[Stored items]
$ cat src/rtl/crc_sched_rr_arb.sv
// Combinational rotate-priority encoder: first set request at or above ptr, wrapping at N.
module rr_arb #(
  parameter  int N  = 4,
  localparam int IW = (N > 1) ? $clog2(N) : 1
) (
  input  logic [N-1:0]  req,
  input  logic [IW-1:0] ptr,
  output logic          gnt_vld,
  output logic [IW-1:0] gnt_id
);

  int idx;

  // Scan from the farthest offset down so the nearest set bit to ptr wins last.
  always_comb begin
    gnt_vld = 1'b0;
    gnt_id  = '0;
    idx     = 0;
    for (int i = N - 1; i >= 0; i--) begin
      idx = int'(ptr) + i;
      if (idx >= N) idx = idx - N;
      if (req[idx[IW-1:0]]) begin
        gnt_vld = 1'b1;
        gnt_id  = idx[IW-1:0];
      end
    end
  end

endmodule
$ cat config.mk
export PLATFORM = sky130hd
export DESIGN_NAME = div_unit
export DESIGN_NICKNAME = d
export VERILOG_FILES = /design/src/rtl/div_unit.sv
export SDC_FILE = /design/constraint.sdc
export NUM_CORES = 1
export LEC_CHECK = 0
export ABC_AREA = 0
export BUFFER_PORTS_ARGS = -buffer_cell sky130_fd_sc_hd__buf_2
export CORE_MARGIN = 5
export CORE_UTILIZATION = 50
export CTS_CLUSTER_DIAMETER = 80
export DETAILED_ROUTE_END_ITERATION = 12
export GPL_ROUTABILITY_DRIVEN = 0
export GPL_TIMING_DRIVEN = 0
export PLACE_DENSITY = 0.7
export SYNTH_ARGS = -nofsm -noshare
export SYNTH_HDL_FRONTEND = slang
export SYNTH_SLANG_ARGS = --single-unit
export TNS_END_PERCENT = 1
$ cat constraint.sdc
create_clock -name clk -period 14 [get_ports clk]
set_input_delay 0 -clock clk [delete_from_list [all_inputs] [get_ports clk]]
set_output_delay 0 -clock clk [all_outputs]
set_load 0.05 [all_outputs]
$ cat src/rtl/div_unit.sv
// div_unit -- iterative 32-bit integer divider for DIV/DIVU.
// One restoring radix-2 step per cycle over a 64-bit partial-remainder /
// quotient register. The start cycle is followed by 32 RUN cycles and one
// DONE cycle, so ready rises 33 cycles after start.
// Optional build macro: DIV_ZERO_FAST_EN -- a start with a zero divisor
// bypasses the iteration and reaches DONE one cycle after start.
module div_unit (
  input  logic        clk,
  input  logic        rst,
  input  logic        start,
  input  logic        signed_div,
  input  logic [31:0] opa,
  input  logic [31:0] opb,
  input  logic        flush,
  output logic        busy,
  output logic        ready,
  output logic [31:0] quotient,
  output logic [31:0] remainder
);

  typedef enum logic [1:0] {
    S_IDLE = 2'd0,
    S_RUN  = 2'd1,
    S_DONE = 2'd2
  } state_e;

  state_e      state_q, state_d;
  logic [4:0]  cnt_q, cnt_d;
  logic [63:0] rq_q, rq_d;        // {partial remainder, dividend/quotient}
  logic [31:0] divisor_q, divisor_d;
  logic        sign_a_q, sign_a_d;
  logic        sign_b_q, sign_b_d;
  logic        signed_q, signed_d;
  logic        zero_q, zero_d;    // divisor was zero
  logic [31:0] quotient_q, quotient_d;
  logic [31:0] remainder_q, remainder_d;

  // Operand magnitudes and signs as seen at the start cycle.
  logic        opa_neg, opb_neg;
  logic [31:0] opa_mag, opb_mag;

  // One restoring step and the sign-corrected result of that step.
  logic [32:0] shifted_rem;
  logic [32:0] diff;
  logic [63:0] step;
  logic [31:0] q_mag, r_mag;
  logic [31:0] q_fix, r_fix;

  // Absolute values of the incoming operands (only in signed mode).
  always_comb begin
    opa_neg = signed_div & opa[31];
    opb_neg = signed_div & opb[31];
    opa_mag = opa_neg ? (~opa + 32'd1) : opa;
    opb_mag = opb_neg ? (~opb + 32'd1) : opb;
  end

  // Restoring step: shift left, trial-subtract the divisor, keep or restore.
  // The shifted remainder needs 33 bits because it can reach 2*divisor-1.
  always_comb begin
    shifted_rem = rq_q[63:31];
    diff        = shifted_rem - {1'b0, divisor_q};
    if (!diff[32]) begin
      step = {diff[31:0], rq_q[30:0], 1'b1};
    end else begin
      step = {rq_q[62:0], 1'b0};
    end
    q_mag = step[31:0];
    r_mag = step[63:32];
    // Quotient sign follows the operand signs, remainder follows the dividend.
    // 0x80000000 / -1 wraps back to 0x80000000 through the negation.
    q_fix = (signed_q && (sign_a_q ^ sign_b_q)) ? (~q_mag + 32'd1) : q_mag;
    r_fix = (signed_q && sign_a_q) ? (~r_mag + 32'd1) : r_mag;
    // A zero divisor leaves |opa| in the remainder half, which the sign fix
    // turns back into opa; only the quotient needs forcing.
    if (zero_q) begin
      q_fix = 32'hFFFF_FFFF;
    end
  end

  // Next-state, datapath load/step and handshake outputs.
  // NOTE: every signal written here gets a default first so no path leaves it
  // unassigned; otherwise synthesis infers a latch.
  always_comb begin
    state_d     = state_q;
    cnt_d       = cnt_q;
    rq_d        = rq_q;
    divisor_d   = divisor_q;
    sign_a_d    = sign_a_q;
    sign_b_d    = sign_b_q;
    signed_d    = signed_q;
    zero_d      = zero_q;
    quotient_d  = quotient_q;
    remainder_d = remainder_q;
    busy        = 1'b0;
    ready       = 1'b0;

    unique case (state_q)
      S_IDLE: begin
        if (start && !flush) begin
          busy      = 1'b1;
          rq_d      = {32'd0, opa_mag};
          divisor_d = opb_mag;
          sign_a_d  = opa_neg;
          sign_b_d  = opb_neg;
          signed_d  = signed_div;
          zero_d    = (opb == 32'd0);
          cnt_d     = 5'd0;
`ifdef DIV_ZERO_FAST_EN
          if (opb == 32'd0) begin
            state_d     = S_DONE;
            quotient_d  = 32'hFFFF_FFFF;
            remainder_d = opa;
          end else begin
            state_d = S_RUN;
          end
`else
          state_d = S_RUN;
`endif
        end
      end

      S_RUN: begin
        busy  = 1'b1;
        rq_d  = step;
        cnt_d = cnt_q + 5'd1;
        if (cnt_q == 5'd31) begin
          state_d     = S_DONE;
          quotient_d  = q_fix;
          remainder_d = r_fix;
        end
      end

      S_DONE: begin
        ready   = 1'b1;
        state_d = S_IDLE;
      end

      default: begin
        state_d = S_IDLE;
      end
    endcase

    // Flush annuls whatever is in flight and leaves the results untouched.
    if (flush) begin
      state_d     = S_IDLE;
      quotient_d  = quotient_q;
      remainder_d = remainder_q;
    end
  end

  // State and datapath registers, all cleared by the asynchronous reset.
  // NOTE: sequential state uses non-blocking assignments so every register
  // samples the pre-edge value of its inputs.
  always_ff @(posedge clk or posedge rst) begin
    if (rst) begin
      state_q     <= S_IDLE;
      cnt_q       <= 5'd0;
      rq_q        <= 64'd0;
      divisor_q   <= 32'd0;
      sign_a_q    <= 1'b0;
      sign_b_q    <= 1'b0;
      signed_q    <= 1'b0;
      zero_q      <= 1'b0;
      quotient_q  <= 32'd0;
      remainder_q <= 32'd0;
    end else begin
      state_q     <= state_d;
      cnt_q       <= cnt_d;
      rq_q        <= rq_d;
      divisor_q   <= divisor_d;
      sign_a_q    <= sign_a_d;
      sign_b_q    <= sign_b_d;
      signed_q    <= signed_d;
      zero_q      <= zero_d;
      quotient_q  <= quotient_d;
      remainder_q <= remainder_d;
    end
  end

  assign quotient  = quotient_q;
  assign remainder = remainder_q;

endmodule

## Exercise goal
Every entry must be given again exactly as it reads.

## Output of the task
$ cat src/rtl/crc_sched_rr_arb.sv
// Combinational rotate-priority encoder: first set request at or above ptr, wrapping at N.
module rr_arb #(
  parameter  int N  = 4,
  localparam int IW = (N > 1) ? $clog2(N) : 1
) (
  input  logic [N-1:0]  req,
  input  logic [IW-1:0] ptr,
  output logic          gnt_vld,
  output logic [IW-1:0] gnt_id
);

  int idx;

  // Scan from the farthest offset down so the nearest set bit to ptr wins last.
  always_comb begin
    gnt_vld = 1'b0;
    gnt_id  = '0;
    idx     = 0;
    for (int i = N - 1; i >= 0; i--) begin
      idx = int'(ptr) + i;
      if (idx >= N) idx = idx - N;
      if (req[idx[IW-1:0]]) begin
        gnt_vld = 1'b1;
        gnt_id  = idx[IW-1:0];
      end
    end
  end

endmodule
$ cat config.mk
export PLATFORM = sky130hd
export DESIGN_NAME = div_unit
export DESIGN_NICKNAME = d
export VERILOG_FILES = /design/src/rtl/div_unit.sv
export SDC_FILE = /design/constraint.sdc
export NUM_CORES = 1
export LEC_CHECK = 0
export ABC_AREA = 0
export BUFFER_PORTS_ARGS = -buffer_cell sky130_fd_sc_hd__buf_2
export CORE_MARGIN = 5
export CORE_UTILIZATION = 50
export CTS_CLUSTER_DIAMETER = 80
export DETAILED_ROUTE_END_ITERATION = 12
export GPL_ROUTABILITY_DRIVEN = 0
export GPL_TIMING_DRIVEN = 0
export PLACE_DENSITY = 0.7
export SYNTH_ARGS = -nofsm -noshare
export SYNTH_HDL_FRONTEND = slang
export SYNTH_SLANG_ARGS = --single-unit
export TNS_END_PERCENT = 1
$ cat constraint.sdc
create_clock -name clk -period 14 [get_ports clk]
set_input_delay 0 -clock clk [delete_from_list [all_inputs] [get_ports clk]]
set_output_delay 0 -clock clk [all_outputs]
set_load 0.05 [all_outputs]
$ cat src/rtl/div_unit.sv
// div_unit -- iterative 32-bit integer divider for DIV/DIVU.
// One restoring radix-2 step per cycle over a 64-bit partial-remainder /
// quotient register. The start cycle is followed by 32 RUN cycles and one
// DONE cycle, so ready rises 33 cycles after start.
// Optional build macro: DIV_ZERO_FAST_EN -- a start with a zero divisor
// bypasses the iteration and reaches DONE one cycle after start.
module div_unit (
  input  logic        clk,
  input  logic        rst,
  input  logic        start,
  input  logic        signed_div,
  input  logic [31:0] opa,
  input  logic [31:0] opb,
  input  logic        flush,
  output logic        busy,
  output logic        ready,
  output logic [31:0] quotient,
  output logic [31:0] remainder
);

  typedef enum logic [1:0] {
    S_IDLE = 2'd0,
    S_RUN  = 2'd1,
    S_DONE = 2'd2
  } state_e;

  state_e      state_q, state_d;
  logic [4:0]  cnt_q, cnt_d;
  logic [63:0] rq_q, rq_d;        // {partial remainder, dividend/quotient}
  logic [31:0] divisor_q, divisor_d;
  logic        sign_a_q, sign_a_d;
  logic        sign_b_q, sign_b_d;
  logic        signed_q, signed_d;
  logic        zero_q, zero_d;    // divisor was zero
  logic [31:0] quotient_q, quotient_d;
  logic [31:0] remainder_q, remainder_d;

  // Operand magnitudes and signs as seen at the start cycle.
  logic        opa_neg, opb_neg;
  logic [31:0] opa_mag, opb_mag;

  // One restoring step and the sign-corrected result of that step.
  logic [32:0] shifted_rem;
  logic [32:0] diff;
  logic [63:0] step;
  logic [31:0] q_mag, r_mag;
  logic [31:0] q_fix, r_fix;

  // Absolute values of the incoming operands (only in signed mode).
  always_comb begin
    opa_neg = signed_div & opa[31];
    opb_neg = signed_div & opb[31];
    opa_mag = opa_neg ? (~opa + 32'd1) : opa;
    opb_mag = opb_neg ? (~opb + 32'd1) : opb;
  end

  // Restoring step: shift left, trial-subtract the divisor, keep or restore.
  // The shifted remainder needs 33 bits because it can reach 2*divisor-1.
  always_comb begin
    shifted_rem = rq_q[63:31];
    diff        = shifted_rem - {1'b0, divisor_q};
    if (!diff[32]) begin
      step = {diff[31:0], rq_q[30:0], 1'b1};
    end else begin
      step = {rq_q[62:0], 1'b0};
    end
    q_mag = step[31:0];
    r_mag = step[63:32];
    // Quotient sign follows the operand signs, remainder follows the dividend.
    // 0x80000000 / -1 wraps back to 0x80000000 through the negation.
    q_fix = (signed_q && (sign_a_q ^ sign_b_q)) ? (~q_mag + 32'd1) : q_mag;
    r_fix = (signed_q && sign_a_q) ? (~r_mag + 32'd1) : r_mag;
    // A zero divisor leaves |opa| in the remainder half, which the sign fix
    // turns back into opa; only the quotient needs forcing.
    if (zero_q) begin
      q_fix = 32'hFFFF_FFFF;
    end
  end

  // Next-state, datapath load/step and handshake outputs.
  // NOTE: every signal written here gets a default first so no path leaves it
  // unassigned; otherwise synthesis infers a latch.
  always_comb begin
    state_d     = state_q;
    cnt_d       = cnt_q;
    rq_d        = rq_q;
    divisor_d   = divisor_q;
    sign_a_d    = sign_a_q;
    sign_b_d    = sign_b_q;
    signed_d    = signed_q;
    zero_d      = zero_q;
    quotient_d  = quotient_q;
    remainder_d = remainder_q;
    busy        = 1'b0;
    ready       = 1'b0;

    unique case (state_q)
      S_IDLE: begin
        if (start && !flush) begin
          busy      = 1'b1;
          rq_d      = {32'd0, opa_mag};
          divisor_d = opb_mag;
          sign_a_d  = opa_neg;
          sign_b_d  = opb_neg;
          signed_d  = signed_div;
          zero_d    = (opb == 32'd0);
          cnt_d     = 5'd0;
`ifdef DIV_ZERO_FAST_EN
          if (opb == 32'd0) begin
            state_d     = S_DONE;
            quotient_d  = 32'hFFFF_FFFF;
            remainder_d = opa;
          end else begin
            state_d = S_RUN;
          end
`else
          state_d = S_RUN;
`endif
        end
      end

      S_RUN: begin
        busy  = 1'b1;
        rq_d  = step;
        cnt_d = cnt_q + 5'd1;
        if (cnt_q == 5'd31) begin
          state_d     = S_DONE;
          quotient_d  = q_fix;
          remainder_d = r_fix;
        end
      end

      S_DONE: begin
        ready   = 1'b1;
        state_d = S_IDLE;
      end

      default: begin
        state_d = S_IDLE;
      end
    endcase

    // Flush annuls whatever is in flight and leaves the results untouched.
    if (flush) begin
      state_d     = S_IDLE;
      quotient_d  = quotient_q;
      remainder_d = remainder_q;
    end
  end

  // State and datapath registers, all cleared by the asynchronous reset.
  // NOTE: sequential state uses non-blocking assignments so every register
  // samples the pre-edge value of its inputs.
  always_ff @(posedge clk or posedge rst) begin
    if (rst) begin
      state_q     <= S_IDLE;
      cnt_q       <= 5'd0;
      rq_q        <= 64'd0;
      divisor_q   <= 32'd0;
      sign_a_q    <= 1'b0;
      sign_b_q    <= 1'b0;
      signed_q    <= 1'b0;
      zero_q      <= 1'b0;
      quotient_q  <= 32'd0;
      remainder_q <= 32'd0;
    end else begin
      state_q     <= state_d;
      cnt_q       <= cnt_d;
      rq_q        <= rq_d;
      divisor_q   <= divisor_d;
      sign_a_q    <= sign_a_d;
      sign_b_q    <= sign_b_d;
      signed_q    <= signed_d;
      zero_q      <= zero_d;
      quotient_q  <= quotient_d;
      remainder_q <= remainder_d;
    end
  end

  assign quotient  = quotient_q;
  assign remainder = remainder_q;

endmodule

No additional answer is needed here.